The invention relates to a method of making an article having a plurality of open-ended, internal, passageways, and in particular, to an end fitting for closing an end of the passageway, such as a tubular conduit, allowing the surface of the cast part to be machined in order to open the end of the passageway while eliminating bi-metallic machining complications.
It is generally known in the manufacture of heat transferable castings, or castings having internal fluid passages for lubrication or the like to cast metal around a tube through which liquid or gas can be passed. The tube may be shaped to suit the form of the casting and situated where the maximum heat transference is required. The tube in this way forms a passage which will not leak irrespective of the soundness of the casting and may provide a conduit of a shape which could not be achieved through normal casting techniques using cores. In the past, various techniques have been employed to manufacture cast articles or parts, such as crankshaft for internal combustion engines or transmission housing components or the like, wherein the part includes a plurality of open-ended, internal passages for supplying fluid to desired locations. One typical approach involves casting the part in a suitable mold and then drilling the passages in the cast part. Passages formed by drilling are limited to linear configurations. Moreover, drilling produces metal chips and other debris that must be removed from the passages. It has also been known to form all passages within a part as a single serpentine tube with portions of the tube removed after casting the part in order to open the individual passageways through the part, or to form a bundle of tubular conduits to be cast in situ where an end portion of each conduit has a salvage portion that is crimped closed to preclude the metal used in the casting operation from intruding within the passageways. In either case, large amounts of scrap conduit are generated using these casting techniques, increasing the cost of production for these parts. In addition, if the parts require surface machining in the vicinity of the cast-in-place passageways, bi-metallic machining complications exist when using these known techniques of casting passageways in place.
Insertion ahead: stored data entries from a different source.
**src/rtl/fetch_pkg.sv**
```systemverilog
// Shared constants and FSM encoding for the instruction-fetch front end.
package fetch_pkg;

  localparam int unsigned DATA_W = 32;
  localparam logic [DATA_W-1:0] RESET_PC_DEFAULT = 32'h0000_0000;
  localparam int unsigned PC_INC = 4;

  typedef enum logic [1:0] {
    S_INIT  = 2'd0,
    S_FETCH = 2'd1,
    S_STALL = 2'd2
  } fetch_state_e;

endpackage

```
**src/rtl/fetch_fifo.sv**
```systemverilog
// Show-ahead synchronous FIFO for fetched {pc, instr} entries; head is read directly from storage.
module fetch_fifo #(
  parameter int unsigned DEPTH = 4,
  parameter int unsigned WIDTH = 64
) (
  input  logic                   clk,
  input  logic                   reset,
  input  logic                   clear,
  input  logic                   push,
  input  logic [WIDTH-1:0]       push_data,
  input  logic                   pop,
  output logic [WIDTH-1:0]       head,
  output logic                   empty,
  output logic [$clog2(DEPTH):0] count
);

  localparam int unsigned PTR_W = $clog2(DEPTH);
  localparam logic [PTR_W:0] FULL_CNT = (PTR_W + 1)'(DEPTH);

  logic [WIDTH-1:0] mem [DEPTH];
  logic [PTR_W-1:0] rd_ptr;
  logic [PTR_W-1:0] wr_ptr;
  logic             full;
  logic             do_push;
  logic             do_pop;

  assign empty   = (count == '0);
  assign full    = (count == FULL_CNT);
  assign do_pop  = pop & ~empty;
  // A push into a full FIFO is only legal when the head leaves in the same cycle.
  assign do_push = push & (~full | do_pop);

  always_ff @(posedge clk) begin
    if (!reset) begin
      for (int unsigned i = 0; i < DEPTH; i++) begin
        mem[i] <= '0;
      end
      rd_ptr <= '0;
      wr_ptr <= '0;
      count  <= '0;
    end else if (clear) begin
      rd_ptr <= '0;
      wr_ptr <= '0;
      count  <= '0;
    end else begin
      if (do_push) begin
        mem[wr_ptr] <= push_data;
        wr_ptr      <= wr_ptr + PTR_W'(1);
      end
      if (do_pop) begin
        rd_ptr <= rd_ptr + PTR_W'(1);
      end
      if (do_push && !do_pop) begin
        count <= count + (PTR_W + 1)'(1);
      end else if (!do_push && do_pop) begin
        count <= count - (PTR_W + 1)'(1);
      end
    end
  end

  assign head = mem[rd_ptr];

endmodule

```
**src/rtl/fetch_prefetch_buffer.sv**
```systemverilog
// Fetch front end: owns the fetch PC, issues credit-limited imem reads and queues words for decode.
// Optional FETCH_PERF_CNT_EN adds saturating fetched/killed/stall counters.
module fetch_prefetch_buffer
  import fetch_pkg::*;
#(
  parameter int unsigned DEPTH = 4,
  parameter int unsigned DATA_W = fetch_pkg::DATA_W,
  parameter logic [DATA_W-1:0] RESET_PC = RESET_PC_DEFAULT
) (
  input  logic                   CLOCK_50,
  input  logic                   reset,
  input  logic                   pause,
  input  logic                   redirect_valid,
  input  logic [DATA_W-1:0]      redirect_pc,
  output logic                   imem_req,
  output logic [DATA_W-1:0]      imem_addr,
  input  logic [DATA_W-1:0]      imem_rdata,
  output logic                   instr_valid,
  input  logic                   instr_ready,
  output logic [DATA_W-1:0]      instruction,
  output logic [DATA_W-1:0]      instr_pc,
  output logic [DATA_W-1:0]      pc_plus4,
  output logic [$clog2(DEPTH):0] fifo_count
`ifdef FETCH_PERF_CNT_EN
  ,
  output logic [31:0]            perf_fetched,
  output logic [31:0]            perf_killed,
  output logic [31:0]            perf_stall
`endif
);

  localparam int unsigned CNT_W = $clog2(DEPTH) + 1;
  localparam logic [CNT_W-1:0] DEPTH_CNT = CNT_W'(DEPTH);
  localparam logic [DATA_W-1:0] WORD_MASK = ~DATA_W'(3);

  fetch_state_e        state;
  logic [DATA_W-1:0]   fetch_pc;
  logic [DATA_W-1:0]   inflight_pc;
  logic [DATA_W-1:0]   redirect_target;
  logic                inflight;
  logic                head_seen;
  logic                has_credit;
  logic                issue;
  logic                push;
  logic                pop;
  logic                kill;
  logic                fifo_empty;
  logic [2*DATA_W-1:0] head;

  assign redirect_target = redirect_pc & WORD_MASK;

  // Outstanding request counts against capacity so a same-cycle push and pop can never overflow.
  assign has_credit = (fifo_count + CNT_W'(inflight)) < DEPTH_CNT;
  assign issue      = (state == S_FETCH) && !pause && has_credit && !redirect_valid;
  assign push       = inflight && !redirect_valid;
  assign kill       = inflight && redirect_valid;
  assign pop        = instr_valid && instr_ready && !redirect_valid;

  assign imem_req  = issue;
  assign imem_addr = fetch_pc;

  always_ff @(posedge CLOCK_50) begin
    if (!reset) begin
      state       <= S_INIT;
      fetch_pc    <= RESET_PC & WORD_MASK;
      inflight    <= 1'b0;
      inflight_pc <= '0;
    end else if (redirect_valid) begin
      // Restart fetching straight away so the target is requested in the very next cycle.
      state    <= pause ? S_STALL : S_FETCH;
      fetch_pc <= redirect_target;
      inflight <= 1'b0;
    end else begin
      inflight <= issue;
      if (issue) begin
        inflight_pc <= fetch_pc;
        fetch_pc    <= fetch_pc + DATA_W'(PC_INC);
      end
      unique case (state)
        S_INIT:  state <= S_FETCH;
        S_FETCH: if (pause || !has_credit) state <= S_STALL;
        S_STALL: if (!pause && has_credit) state <= S_FETCH;
        default: state <= S_INIT;
      endcase
    end
  end

  fetch_fifo #(
    .DEPTH (DEPTH),
    .WIDTH (2 * DATA_W)
  ) u_fifo (
    .clk       (CLOCK_50),
    .reset     (reset),
    .clear     (redirect_valid),
    .push      (push),
    .push_data ({inflight_pc, imem_rdata}),
    .pop       (pop),
    .head      (head),
    .empty     (fifo_empty),
    .count     (fifo_count)
  );

  // Until the first word lands the head is the all-zero reset entry; keep pc_plus4 at zero too.
  always_ff @(posedge CLOCK_50) begin
    if (!reset) begin
      head_seen <= 1'b0;
    end else if (push) begin
      head_seen <= 1'b1;
    end
  end

  assign instr_valid = !fifo_empty;
  assign instr_pc    = head[2*DATA_W-1:DATA_W];
  assign instruction = head[DATA_W-1:0];
  assign pc_plus4    = head_seen ? (instr_pc + DATA_W'(PC_INC)) : '0;

`ifdef FETCH_PERF_CNT_EN
  always_ff @(posedge CLOCK_50) begin
    if (!reset) begin
      perf_fetched <= '0;
      perf_killed  <= '0;
      perf_stall   <= '0;
    end else begin
      if (push && (perf_fetched != '1)) begin
        perf_fetched <= perf_fetched + 32'd1;
      end
      if (kill && (perf_killed != '1)) begin
        perf_killed <= perf_killed + 32'd1;
      end
      if (instr_valid && !instr_ready && (perf_stall != '1)) begin
        perf_stall <= perf_stall + 32'd1;
      end
    end
  end
`else
  logic unused_kill;
  assign unused_kill = kill;
`endif

endmodule

```
**config.mk**
```make
export PLATFORM = sky130hd
export DESIGN_NAME = fetch_prefetch_buffer
export DESIGN_NICKNAME = d
export VERILOG_FILES = /design/src/rtl/fetch_pkg.sv /design/src/rtl/fetch_fifo.sv /design/src/rtl/fetch_prefetch_buffer.sv
export SDC_FILE = /design/constraint.sdc
export NUM_CORES = 1
export LEC_CHECK = 0
export ABC_AREA = 1
export CAP_MARGIN = 40
export CORE_ASPECT_RATIO = 2
export CORE_MARGIN = 8
export CORE_UTILIZATION = 36
export DETAILED_ROUTE_END_ITERATION = 10
export PLACE_DENSITY_LB_ADDON = 0.12
export REMOVE_ABC_BUFFERS = 1
export SYNTH_ARGS = -nofsm -noshare
export SYNTH_HDL_FRONTEND = slang
export SYNTH_SLANG_ARGS = --single-unit
```
**constraint.sdc**
```tcl
create_clock -name CLOCK_50 -period 12.4 [get_ports CLOCK_50]
set_input_delay 1.24 -clock CLOCK_50 [delete_from_list [all_inputs] [get_ports CLOCK_50]]
set_output_delay 1.24 -clock CLOCK_50 [all_outputs]
set_load 0.02 [all_outputs]
```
It is desirable in the present invention to provide a simpler, more precise, and less costly method of forming fluid passages in cast articles or parts. It is expected that the present invention can be adapted for use in castings using metal, ceramic, plastic or hybrid composition components. It is desirable in the present invention to reduce, or eliminate, the complications associated with bi-metallic machining of surfaces having cast-in-place passageways formed therein. The present invention provides an end fitting for closing at least one end of a passageway having an external periphery and an internal periphery to be cast-in-place within a part. A fitting body is provided having at least one elongated, blind-ended, aperture formed therein. The aperture is defined at least in part by a first surface having a complimentary shape with respect to the external periphery of the cast-in-place passageway for receiving an end of the passageway disposed extending at least partially therein to close the passageway during casting of the part. The fitting body preferably is composed of a material essentially identical to the material used during casting of the part. The fitting body is positionable within a casting mold for forming the part to be cast, such that machining the cast part opens the blind-end of the fitting to open the passageway cast-in-place within the part.
The end closure fitting according to the present invention can be made of the same material as the casting. This eliminates bi-metallic machining complications. The fittings are designed to be opened during existing or common machining processes of the part, such as facing to eliminate special processes to open the tube to fluid flow. The end closure fitting can be used as a locator with a tit or projection on the end further enhancing processing of the fitting. The end of the fitting may also be concave, or convex in a cylindrical fashion, for a near net surface to the inside diameter or outside diameter of a cylinder or cylindrical shell. The preferred embodiment of the present invention uses a skyved tube when connecting to an angular end closure fitting. The cross-boring in the end fitting is precise and serves many purposes in conjunction with the skyved tube. The fitting is bored from the back deep to near the face. The thin wall remaining keeps material out when casting the article and is the portion removed when the cast article is bored or machined to open the tube to fluid flow. The cross-bore proceeds through the first bore, producing a recess which will support the remaining circumference of the skyved tube. The remaining semi-cylindrical surface left on the end of the skyved tube keeps material out when casting the article. A support may be used for supporting the span between ends of the tube to keep the tube from warping due to differential heating during the casting process. The result is a 90° flow path in a short distance. The present invention can be modified for different sizes and shapes of passages to be cast in place. Other configurations, straight flow through passages, 90° elbows, 45° elbows, T's or the like may also be provided in accordance with the present invention.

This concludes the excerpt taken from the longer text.